**WHAT YOU SHOULD DO**
Copy out all of the data exactly as it appears.

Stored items
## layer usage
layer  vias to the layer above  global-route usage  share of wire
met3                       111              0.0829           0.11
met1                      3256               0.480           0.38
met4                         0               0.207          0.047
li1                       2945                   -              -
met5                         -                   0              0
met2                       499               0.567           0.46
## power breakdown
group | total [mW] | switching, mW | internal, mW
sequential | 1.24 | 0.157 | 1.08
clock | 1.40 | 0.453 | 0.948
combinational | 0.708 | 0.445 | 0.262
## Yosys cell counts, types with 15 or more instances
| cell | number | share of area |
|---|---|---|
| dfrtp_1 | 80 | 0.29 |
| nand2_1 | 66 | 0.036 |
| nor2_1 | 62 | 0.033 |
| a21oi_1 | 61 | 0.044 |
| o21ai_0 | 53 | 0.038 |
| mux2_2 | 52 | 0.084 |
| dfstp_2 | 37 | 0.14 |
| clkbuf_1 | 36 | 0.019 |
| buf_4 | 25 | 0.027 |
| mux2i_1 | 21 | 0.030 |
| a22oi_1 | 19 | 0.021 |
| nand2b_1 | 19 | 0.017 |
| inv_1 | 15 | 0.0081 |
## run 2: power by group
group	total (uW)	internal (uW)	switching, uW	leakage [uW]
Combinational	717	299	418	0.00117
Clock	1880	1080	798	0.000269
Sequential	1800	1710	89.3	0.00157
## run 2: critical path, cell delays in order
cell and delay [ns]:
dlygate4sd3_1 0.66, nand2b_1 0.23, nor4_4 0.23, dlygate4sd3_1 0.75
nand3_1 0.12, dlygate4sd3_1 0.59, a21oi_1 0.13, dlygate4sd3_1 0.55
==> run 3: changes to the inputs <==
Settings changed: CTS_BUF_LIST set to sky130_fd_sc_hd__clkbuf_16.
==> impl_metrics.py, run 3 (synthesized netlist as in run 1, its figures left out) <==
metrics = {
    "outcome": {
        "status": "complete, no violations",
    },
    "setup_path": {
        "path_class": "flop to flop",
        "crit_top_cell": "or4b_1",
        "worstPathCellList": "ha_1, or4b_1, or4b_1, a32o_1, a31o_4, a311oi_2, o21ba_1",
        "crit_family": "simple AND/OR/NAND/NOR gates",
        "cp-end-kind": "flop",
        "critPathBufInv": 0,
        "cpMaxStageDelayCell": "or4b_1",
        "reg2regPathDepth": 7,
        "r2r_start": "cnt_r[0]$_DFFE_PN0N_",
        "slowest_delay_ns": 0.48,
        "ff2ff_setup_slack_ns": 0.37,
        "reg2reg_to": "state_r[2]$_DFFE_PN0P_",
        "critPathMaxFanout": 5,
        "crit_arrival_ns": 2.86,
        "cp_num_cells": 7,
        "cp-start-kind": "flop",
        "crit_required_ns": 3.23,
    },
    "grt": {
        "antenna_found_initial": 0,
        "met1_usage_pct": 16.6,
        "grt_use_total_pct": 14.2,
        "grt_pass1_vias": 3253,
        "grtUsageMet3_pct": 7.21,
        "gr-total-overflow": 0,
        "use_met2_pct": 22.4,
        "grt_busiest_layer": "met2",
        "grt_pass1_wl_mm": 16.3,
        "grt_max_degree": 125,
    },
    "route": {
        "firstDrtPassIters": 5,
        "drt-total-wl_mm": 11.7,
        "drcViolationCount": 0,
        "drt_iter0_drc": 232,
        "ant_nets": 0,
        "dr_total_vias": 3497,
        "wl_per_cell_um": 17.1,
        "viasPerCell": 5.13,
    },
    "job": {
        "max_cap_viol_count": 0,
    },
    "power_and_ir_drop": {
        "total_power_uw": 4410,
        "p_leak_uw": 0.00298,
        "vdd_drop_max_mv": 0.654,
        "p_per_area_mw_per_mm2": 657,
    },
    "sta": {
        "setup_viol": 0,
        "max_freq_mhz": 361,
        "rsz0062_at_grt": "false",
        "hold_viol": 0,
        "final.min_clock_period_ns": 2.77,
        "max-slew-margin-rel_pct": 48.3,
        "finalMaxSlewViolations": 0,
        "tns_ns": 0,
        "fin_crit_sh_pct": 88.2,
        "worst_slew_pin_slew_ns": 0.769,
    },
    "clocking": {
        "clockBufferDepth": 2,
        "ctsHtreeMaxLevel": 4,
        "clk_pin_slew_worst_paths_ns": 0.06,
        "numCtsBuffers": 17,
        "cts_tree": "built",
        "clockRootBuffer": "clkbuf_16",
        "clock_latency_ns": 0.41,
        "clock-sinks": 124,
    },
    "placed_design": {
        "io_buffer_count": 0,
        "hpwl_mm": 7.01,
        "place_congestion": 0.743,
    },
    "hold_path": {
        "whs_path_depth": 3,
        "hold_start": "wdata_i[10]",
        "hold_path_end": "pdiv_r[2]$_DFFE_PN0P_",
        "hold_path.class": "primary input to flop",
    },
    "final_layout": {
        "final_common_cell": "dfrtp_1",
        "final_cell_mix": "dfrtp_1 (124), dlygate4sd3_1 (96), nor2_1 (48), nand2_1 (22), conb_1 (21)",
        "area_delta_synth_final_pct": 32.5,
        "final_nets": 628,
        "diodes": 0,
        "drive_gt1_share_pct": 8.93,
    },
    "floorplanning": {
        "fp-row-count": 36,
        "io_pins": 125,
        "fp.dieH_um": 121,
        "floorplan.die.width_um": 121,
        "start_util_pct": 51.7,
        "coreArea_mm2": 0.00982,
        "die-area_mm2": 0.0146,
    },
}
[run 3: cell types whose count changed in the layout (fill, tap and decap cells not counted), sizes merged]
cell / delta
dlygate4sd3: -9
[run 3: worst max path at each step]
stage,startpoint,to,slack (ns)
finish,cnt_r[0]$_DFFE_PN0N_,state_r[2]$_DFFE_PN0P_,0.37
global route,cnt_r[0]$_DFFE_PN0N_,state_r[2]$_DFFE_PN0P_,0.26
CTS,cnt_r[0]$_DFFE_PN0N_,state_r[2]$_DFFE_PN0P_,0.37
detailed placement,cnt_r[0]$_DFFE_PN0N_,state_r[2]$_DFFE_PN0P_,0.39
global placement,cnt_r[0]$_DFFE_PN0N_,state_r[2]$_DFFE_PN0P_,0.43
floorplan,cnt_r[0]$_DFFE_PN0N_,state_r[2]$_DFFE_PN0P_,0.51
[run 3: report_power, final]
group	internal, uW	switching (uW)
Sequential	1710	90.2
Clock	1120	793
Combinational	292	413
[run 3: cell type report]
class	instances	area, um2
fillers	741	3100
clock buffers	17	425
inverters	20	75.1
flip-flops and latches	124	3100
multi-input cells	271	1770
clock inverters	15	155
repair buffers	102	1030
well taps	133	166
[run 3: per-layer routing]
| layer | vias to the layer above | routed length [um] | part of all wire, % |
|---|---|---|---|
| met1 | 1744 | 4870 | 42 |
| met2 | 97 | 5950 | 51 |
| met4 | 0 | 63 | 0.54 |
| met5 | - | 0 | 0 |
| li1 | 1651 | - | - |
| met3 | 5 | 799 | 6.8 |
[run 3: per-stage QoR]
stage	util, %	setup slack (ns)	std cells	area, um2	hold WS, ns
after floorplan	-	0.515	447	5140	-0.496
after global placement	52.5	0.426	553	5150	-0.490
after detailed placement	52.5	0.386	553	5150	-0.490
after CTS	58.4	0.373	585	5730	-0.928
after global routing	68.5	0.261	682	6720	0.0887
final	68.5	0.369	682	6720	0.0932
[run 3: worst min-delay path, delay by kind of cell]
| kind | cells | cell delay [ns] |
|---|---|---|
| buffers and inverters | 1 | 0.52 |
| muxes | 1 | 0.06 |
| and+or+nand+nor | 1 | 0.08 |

**EXPECTED ANSWER**
## layer usage
layer  vias to the layer above  global-route usage  share of wire
met3                       111              0.0829           0.11
met1                      3256               0.480           0.38
met4                         0               0.207          0.047
li1                       2945                   -              -
met5                         -                   0              0
met2                       499               0.567           0.46
## power breakdown
group | total [mW] | switching, mW | internal, mW
sequential | 1.24 | 0.157 | 1.08
clock | 1.40 | 0.453 | 0.948
combinational | 0.708 | 0.445 | 0.262
## Yosys cell counts, types with 15 or more instances
| cell | number | share of area |
|---|---|---|
| dfrtp_1 | 80 | 0.29 |
| nand2_1 | 66 | 0.036 |
| nor2_1 | 62 | 0.033 |
| a21oi_1 | 61 | 0.044 |
| o21ai_0 | 53 | 0.038 |
| mux2_2 | 52 | 0.084 |
| dfstp_2 | 37 | 0.14 |
| clkbuf_1 | 36 | 0.019 |
| buf_4 | 25 | 0.027 |
| mux2i_1 | 21 | 0.030 |
| a22oi_1 | 19 | 0.021 |
| nand2b_1 | 19 | 0.017 |
| inv_1 | 15 | 0.0081 |
## run 2: power by group
group	total (uW)	internal (uW)	switching, uW	leakage [uW]
Combinational	717	299	418	0.00117
Clock	1880	1080	798	0.000269
Sequential	1800	1710	89.3	0.00157
## run 2: critical path, cell delays in order
cell and delay [ns]:
dlygate4sd3_1 0.66, nand2b_1 0.23, nor4_4 0.23, dlygate4sd3_1 0.75
nand3_1 0.12, dlygate4sd3_1 0.59, a21oi_1 0.13, dlygate4sd3_1 0.55
==> run 3: changes to the inputs <==
Settings changed: CTS_BUF_LIST set to sky130_fd_sc_hd__clkbuf_16.
==> impl_metrics.py, run 3 (synthesized netlist as in run 1, its figures left out) <==
metrics = {
    "outcome": {
        "status": "complete, no violations",
    },
    "setup_path": {
        "path_class": "flop to flop",
        "crit_top_cell": "or4b_1",
        "worstPathCellList": "ha_1, or4b_1, or4b_1, a32o_1, a31o_4, a311oi_2, o21ba_1",
        "crit_family": "simple AND/OR/NAND/NOR gates",
        "cp-end-kind": "flop",
        "critPathBufInv": 0,
        "cpMaxStageDelayCell": "or4b_1",
        "reg2regPathDepth": 7,
        "r2r_start": "cnt_r[0]$_DFFE_PN0N_",
        "slowest_delay_ns": 0.48,
        "ff2ff_setup_slack_ns": 0.37,
        "reg2reg_to": "state_r[2]$_DFFE_PN0P_",
        "critPathMaxFanout": 5,
        "crit_arrival_ns": 2.86,
        "cp_num_cells": 7,
        "cp-start-kind": "flop",
        "crit_required_ns": 3.23,
    },
    "grt": {
        "antenna_found_initial": 0,
        "met1_usage_pct": 16.6,
        "grt_use_total_pct": 14.2,
        "grt_pass1_vias": 3253,
        "grtUsageMet3_pct": 7.21,
        "gr-total-overflow": 0,
        "use_met2_pct": 22.4,
        "grt_busiest_layer": "met2",
        "grt_pass1_wl_mm": 16.3,
        "grt_max_degree": 125,
    },
    "route": {
        "firstDrtPassIters": 5,
        "drt-total-wl_mm": 11.7,
        "drcViolationCount": 0,
        "drt_iter0_drc": 232,
        "ant_nets": 0,
        "dr_total_vias": 3497,
        "wl_per_cell_um": 17.1,
        "viasPerCell": 5.13,
    },
    "job": {
        "max_cap_viol_count": 0,
    },
    "power_and_ir_drop": {
        "total_power_uw": 4410,
        "p_leak_uw": 0.00298,
        "vdd_drop_max_mv": 0.654,
        "p_per_area_mw_per_mm2": 657,
    },
    "sta": {
        "setup_viol": 0,
        "max_freq_mhz": 361,
        "rsz0062_at_grt": "false",
        "hold_viol": 0,
        "final.min_clock_period_ns": 2.77,
        "max-slew-margin-rel_pct": 48.3,
        "finalMaxSlewViolations": 0,
        "tns_ns": 0,
        "fin_crit_sh_pct": 88.2,
        "worst_slew_pin_slew_ns": 0.769,
    },
    "clocking": {
        "clockBufferDepth": 2,
        "ctsHtreeMaxLevel": 4,
        "clk_pin_slew_worst_paths_ns": 0.06,
        "numCtsBuffers": 17,
        "cts_tree": "built",
        "clockRootBuffer": "clkbuf_16",
        "clock_latency_ns": 0.41,
        "clock-sinks": 124,
    },
    "placed_design": {
        "io_buffer_count": 0,
        "hpwl_mm": 7.01,
        "place_congestion": 0.743,
    },
    "hold_path": {
        "whs_path_depth": 3,
        "hold_start": "wdata_i[10]",
        "hold_path_end": "pdiv_r[2]$_DFFE_PN0P_",
        "hold_path.class": "primary input to flop",
    },
    "final_layout": {
        "final_common_cell": "dfrtp_1",
        "final_cell_mix": "dfrtp_1 (124), dlygate4sd3_1 (96), nor2_1 (48), nand2_1 (22), conb_1 (21)",
        "area_delta_synth_final_pct": 32.5,
        "final_nets": 628,
        "diodes": 0,
        "drive_gt1_share_pct": 8.93,
    },
    "floorplanning": {
        "fp-row-count": 36,
        "io_pins": 125,
        "fp.dieH_um": 121,
        "floorplan.die.width_um": 121,
        "start_util_pct": 51.7,
        "coreArea_mm2": 0.00982,
        "die-area_mm2": 0.0146,
    },
}
[run 3: cell types whose count changed in the layout (fill, tap and decap cells not counted), sizes merged]
cell / delta
dlygate4sd3: -9
[run 3: worst max path at each step]
stage,startpoint,to,slack (ns)
finish,cnt_r[0]$_DFFE_PN0N_,state_r[2]$_DFFE_PN0P_,0.37
global route,cnt_r[0]$_DFFE_PN0N_,state_r[2]$_DFFE_PN0P_,0.26
CTS,cnt_r[0]$_DFFE_PN0N_,state_r[2]$_DFFE_PN0P_,0.37
detailed placement,cnt_r[0]$_DFFE_PN0N_,state_r[2]$_DFFE_PN0P_,0.39
global placement,cnt_r[0]$_DFFE_PN0N_,state_r[2]$_DFFE_PN0P_,0.43
floorplan,cnt_r[0]$_DFFE_PN0N_,state_r[2]$_DFFE_PN0P_,0.51
[run 3: report_power, final]
group	internal, uW	switching (uW)
Sequential	1710	90.2
Clock	1120	793
Combinational	292	413
[run 3: cell type report]
class	instances	area, um2
fillers	741	3100
clock buffers	17	425
inverters	20	75.1
flip-flops and latches	124	3100
multi-input cells	271	1770
clock inverters	15	155
repair buffers	102	1030
well taps	133	166
[run 3: per-layer routing]
| layer | vias to the layer above | routed length [um] | part of all wire, % |
|---|---|---|---|
| met1 | 1744 | 4870 | 42 |
| met2 | 97 | 5950 | 51 |
| met4 | 0 | 63 | 0.54 |
| met5 | - | 0 | 0 |
| li1 | 1651 | - | - |
| met3 | 5 | 799 | 6.8 |
[run 3: per-stage QoR]
stage	util, %	setup slack (ns)	std cells	area, um2	hold WS, ns
after floorplan	-	0.515	447	5140	-0.496
after global placement	52.5	0.426	553	5150	-0.490
after detailed placement	52.5	0.386	553	5150	-0.490
after CTS	58.4	0.373	585	5730	-0.928
after global routing	68.5	0.261	682	6720	0.0887
final	68.5	0.369	682	6720	0.0932
[run 3: worst min-delay path, delay by kind of cell]
| kind | cells | cell delay [ns] |
|---|---|---|
| buffers and inverters | 1 | 0.52 |
| muxes | 1 | 0.06 |
| and+or+nand+nor | 1 | 0.08 |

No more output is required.